EXERCISE DESCRIPTION: Below are the records. Retype exactly the lines between the lines holding "[src/flat_wrapper.sv]" and "module datapath_flat", inclusive.

Stored entries
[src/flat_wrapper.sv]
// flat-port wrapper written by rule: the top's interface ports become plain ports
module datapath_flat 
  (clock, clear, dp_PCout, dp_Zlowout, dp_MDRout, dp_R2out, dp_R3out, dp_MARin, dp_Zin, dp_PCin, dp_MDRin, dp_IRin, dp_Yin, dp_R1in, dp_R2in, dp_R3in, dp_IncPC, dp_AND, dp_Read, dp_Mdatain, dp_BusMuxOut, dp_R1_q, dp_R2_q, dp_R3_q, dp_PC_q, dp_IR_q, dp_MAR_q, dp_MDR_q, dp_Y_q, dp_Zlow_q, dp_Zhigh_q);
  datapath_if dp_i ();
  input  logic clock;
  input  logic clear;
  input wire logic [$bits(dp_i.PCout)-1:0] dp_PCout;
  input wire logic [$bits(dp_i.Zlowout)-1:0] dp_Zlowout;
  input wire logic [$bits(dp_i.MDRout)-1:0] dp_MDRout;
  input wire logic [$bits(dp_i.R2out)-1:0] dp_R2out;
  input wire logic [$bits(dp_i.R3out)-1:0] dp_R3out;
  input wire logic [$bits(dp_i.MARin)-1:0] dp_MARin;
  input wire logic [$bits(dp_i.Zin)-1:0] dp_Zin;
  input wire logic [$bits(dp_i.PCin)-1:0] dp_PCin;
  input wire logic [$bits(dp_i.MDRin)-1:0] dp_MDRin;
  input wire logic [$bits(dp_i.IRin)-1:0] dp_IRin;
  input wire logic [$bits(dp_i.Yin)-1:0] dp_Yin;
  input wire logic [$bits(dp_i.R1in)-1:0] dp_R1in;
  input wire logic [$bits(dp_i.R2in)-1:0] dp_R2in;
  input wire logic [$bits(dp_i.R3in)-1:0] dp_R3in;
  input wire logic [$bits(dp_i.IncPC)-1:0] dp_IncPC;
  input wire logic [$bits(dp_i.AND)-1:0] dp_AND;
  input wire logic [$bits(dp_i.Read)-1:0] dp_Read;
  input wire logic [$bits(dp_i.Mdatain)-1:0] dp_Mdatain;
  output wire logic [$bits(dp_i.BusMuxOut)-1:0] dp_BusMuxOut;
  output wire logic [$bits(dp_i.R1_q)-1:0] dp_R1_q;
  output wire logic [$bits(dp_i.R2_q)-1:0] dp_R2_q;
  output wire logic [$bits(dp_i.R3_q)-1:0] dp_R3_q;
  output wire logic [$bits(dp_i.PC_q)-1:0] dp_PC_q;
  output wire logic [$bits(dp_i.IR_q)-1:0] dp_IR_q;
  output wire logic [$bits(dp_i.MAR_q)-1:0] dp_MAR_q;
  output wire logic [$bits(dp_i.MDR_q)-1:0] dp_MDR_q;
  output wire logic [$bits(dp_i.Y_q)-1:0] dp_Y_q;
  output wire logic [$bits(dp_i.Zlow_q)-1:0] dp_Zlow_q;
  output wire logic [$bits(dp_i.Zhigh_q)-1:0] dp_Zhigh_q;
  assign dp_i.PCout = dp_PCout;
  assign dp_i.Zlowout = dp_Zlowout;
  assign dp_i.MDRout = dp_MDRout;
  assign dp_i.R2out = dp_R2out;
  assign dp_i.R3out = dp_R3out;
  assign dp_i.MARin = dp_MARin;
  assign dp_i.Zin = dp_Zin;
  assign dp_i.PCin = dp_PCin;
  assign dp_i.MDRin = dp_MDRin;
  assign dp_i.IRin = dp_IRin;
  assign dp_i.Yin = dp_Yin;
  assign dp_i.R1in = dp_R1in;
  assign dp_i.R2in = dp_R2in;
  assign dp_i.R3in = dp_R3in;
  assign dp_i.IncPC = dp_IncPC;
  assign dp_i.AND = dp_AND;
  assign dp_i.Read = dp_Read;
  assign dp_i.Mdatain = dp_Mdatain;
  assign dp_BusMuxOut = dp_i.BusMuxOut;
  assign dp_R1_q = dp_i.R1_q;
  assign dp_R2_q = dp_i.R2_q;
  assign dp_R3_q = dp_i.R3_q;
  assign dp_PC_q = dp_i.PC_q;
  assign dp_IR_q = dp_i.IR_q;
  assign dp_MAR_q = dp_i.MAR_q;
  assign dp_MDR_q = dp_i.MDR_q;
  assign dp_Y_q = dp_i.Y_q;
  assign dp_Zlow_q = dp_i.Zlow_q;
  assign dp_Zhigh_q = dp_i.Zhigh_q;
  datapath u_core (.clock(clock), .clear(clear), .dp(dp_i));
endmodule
* * *
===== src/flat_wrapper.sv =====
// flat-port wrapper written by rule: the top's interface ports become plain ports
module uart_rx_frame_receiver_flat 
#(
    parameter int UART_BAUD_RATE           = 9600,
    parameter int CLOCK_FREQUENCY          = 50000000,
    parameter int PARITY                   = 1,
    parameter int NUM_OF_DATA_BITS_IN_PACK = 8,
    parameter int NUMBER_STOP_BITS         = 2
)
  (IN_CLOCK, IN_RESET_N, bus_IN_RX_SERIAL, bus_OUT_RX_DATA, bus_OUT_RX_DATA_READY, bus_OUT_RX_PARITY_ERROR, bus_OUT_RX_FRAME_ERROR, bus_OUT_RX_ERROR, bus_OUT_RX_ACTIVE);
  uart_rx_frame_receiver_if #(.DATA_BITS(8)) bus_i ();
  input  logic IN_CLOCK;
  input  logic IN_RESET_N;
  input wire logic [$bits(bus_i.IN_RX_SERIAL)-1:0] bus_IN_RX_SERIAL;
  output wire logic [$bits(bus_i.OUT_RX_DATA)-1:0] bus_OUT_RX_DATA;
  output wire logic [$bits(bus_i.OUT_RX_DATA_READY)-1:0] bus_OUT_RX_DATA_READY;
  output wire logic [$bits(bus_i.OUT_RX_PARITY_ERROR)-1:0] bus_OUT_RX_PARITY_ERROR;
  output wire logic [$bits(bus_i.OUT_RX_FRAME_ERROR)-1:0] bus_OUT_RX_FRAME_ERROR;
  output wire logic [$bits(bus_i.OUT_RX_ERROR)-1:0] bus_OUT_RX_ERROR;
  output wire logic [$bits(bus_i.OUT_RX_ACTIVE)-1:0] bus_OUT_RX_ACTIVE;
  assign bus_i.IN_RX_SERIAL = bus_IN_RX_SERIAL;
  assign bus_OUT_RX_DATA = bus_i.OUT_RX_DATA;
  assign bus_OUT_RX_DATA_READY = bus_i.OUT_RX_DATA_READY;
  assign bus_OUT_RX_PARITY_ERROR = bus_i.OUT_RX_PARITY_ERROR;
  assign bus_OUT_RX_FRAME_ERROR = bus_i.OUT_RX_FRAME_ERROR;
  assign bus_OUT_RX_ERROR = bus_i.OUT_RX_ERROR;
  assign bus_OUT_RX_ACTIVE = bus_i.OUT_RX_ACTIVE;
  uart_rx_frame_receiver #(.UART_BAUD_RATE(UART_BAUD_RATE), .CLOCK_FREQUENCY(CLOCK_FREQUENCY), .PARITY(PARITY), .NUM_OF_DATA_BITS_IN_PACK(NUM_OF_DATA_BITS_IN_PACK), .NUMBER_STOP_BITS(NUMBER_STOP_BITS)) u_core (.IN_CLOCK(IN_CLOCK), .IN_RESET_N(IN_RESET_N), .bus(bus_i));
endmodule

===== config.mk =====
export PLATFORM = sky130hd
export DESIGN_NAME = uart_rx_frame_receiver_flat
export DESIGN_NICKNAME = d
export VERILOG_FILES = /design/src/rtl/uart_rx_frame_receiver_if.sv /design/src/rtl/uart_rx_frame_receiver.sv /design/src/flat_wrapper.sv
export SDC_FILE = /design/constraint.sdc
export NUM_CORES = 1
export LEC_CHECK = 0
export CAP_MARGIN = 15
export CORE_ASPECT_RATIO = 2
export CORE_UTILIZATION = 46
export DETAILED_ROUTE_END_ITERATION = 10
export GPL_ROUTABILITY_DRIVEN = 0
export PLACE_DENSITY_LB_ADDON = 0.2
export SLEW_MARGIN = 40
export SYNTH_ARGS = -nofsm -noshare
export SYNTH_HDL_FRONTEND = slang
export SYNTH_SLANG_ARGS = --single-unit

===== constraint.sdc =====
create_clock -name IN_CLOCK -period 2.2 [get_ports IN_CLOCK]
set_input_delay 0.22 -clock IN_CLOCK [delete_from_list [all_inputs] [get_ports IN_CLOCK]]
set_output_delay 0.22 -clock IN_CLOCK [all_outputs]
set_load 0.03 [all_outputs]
--
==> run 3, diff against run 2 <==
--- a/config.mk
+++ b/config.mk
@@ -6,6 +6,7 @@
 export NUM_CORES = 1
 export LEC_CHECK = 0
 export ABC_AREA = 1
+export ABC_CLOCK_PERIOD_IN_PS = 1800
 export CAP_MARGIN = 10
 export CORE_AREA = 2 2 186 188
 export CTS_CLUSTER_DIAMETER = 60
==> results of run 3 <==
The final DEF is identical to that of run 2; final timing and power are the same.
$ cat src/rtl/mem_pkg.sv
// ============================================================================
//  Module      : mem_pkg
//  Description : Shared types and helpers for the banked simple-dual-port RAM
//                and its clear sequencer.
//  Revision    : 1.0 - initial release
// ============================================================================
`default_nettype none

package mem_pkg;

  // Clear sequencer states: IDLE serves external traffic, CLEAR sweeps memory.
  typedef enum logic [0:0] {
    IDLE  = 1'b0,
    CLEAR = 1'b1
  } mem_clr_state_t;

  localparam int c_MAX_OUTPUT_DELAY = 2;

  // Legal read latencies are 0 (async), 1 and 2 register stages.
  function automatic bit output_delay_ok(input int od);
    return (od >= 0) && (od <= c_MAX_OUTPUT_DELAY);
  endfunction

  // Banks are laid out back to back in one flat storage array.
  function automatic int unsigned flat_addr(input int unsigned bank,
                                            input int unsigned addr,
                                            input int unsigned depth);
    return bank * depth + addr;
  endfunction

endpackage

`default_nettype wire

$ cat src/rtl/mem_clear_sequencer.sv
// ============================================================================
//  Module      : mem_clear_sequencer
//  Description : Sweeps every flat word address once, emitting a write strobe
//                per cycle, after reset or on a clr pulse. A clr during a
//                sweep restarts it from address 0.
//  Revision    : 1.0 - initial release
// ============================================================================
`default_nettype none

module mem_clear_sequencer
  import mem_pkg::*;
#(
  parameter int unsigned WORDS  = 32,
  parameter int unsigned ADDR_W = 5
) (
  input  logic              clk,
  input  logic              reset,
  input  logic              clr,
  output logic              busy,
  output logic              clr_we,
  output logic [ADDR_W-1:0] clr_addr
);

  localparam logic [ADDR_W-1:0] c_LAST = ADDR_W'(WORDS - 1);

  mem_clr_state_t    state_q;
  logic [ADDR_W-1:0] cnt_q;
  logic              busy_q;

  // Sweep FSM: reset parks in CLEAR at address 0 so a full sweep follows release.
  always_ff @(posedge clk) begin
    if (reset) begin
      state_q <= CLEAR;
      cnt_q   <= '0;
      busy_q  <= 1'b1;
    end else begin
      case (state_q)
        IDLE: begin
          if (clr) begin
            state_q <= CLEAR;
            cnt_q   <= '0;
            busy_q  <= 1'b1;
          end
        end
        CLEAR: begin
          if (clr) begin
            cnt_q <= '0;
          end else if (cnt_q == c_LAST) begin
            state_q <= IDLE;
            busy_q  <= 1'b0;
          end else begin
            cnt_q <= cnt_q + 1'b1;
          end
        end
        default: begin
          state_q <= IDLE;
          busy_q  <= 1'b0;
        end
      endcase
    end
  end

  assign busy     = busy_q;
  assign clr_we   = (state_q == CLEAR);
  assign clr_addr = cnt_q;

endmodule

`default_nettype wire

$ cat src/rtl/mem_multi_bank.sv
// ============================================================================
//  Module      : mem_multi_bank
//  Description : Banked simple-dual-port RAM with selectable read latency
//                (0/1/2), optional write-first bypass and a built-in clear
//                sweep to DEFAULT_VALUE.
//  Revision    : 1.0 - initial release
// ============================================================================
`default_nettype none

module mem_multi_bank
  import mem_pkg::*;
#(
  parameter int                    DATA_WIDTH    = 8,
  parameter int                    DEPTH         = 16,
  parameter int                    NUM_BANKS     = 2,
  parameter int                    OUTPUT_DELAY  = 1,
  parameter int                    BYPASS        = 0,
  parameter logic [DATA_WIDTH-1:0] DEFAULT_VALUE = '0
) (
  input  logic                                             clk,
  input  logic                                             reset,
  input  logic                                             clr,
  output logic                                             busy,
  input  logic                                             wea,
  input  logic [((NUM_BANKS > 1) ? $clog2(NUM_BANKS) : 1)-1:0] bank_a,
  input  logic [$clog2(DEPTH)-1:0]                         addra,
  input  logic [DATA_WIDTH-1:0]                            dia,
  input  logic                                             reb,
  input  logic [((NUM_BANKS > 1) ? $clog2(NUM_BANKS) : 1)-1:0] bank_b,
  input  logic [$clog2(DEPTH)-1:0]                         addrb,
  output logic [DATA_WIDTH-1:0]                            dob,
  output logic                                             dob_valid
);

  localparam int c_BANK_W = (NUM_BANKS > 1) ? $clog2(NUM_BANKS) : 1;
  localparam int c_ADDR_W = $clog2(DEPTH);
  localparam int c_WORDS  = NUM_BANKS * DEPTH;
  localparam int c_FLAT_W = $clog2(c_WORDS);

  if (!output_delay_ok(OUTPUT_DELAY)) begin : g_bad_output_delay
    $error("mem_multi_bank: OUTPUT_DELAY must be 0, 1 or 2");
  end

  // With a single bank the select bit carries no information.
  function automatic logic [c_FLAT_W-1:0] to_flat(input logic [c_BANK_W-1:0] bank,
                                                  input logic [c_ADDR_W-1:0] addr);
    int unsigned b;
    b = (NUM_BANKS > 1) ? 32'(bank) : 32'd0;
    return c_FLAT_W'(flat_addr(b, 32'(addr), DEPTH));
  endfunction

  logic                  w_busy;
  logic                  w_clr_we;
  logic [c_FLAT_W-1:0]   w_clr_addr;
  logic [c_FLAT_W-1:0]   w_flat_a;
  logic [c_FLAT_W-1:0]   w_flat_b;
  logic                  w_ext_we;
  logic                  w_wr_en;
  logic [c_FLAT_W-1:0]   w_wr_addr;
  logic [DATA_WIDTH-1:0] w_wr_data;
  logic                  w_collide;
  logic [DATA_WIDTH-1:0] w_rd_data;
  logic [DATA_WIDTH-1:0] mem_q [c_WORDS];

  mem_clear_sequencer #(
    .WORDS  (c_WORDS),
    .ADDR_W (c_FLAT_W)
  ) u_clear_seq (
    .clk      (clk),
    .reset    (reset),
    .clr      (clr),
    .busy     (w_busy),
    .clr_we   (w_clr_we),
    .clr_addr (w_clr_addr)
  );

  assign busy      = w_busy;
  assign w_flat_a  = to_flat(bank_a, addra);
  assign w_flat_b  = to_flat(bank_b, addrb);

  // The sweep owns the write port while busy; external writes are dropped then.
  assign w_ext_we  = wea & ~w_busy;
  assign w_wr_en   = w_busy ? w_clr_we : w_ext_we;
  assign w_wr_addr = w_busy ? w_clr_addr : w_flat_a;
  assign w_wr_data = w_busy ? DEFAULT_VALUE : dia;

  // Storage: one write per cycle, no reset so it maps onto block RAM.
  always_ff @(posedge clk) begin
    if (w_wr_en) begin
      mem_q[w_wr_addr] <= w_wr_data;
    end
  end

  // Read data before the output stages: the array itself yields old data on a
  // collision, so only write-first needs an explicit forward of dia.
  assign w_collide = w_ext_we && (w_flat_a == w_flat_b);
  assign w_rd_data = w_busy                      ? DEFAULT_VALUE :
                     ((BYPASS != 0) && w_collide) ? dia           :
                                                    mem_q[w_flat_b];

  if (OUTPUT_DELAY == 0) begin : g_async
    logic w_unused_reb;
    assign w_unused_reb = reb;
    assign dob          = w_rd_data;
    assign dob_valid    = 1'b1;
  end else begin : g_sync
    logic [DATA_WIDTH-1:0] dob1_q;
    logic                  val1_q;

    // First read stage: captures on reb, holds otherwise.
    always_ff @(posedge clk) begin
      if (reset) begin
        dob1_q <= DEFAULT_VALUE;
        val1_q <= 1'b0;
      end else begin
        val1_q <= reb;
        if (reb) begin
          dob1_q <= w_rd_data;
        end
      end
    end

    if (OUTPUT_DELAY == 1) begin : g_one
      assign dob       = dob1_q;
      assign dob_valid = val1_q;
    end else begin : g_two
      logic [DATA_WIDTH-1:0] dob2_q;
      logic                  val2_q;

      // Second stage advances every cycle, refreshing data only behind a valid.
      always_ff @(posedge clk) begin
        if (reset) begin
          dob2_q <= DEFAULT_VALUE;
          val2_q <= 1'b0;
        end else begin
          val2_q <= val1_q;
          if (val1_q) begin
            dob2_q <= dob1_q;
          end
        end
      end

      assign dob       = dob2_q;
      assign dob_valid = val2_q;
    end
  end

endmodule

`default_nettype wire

ANSWER:
[src/flat_wrapper.sv]
// flat-port wrapper written by rule: the top's interface ports become plain ports
module datapath_flat 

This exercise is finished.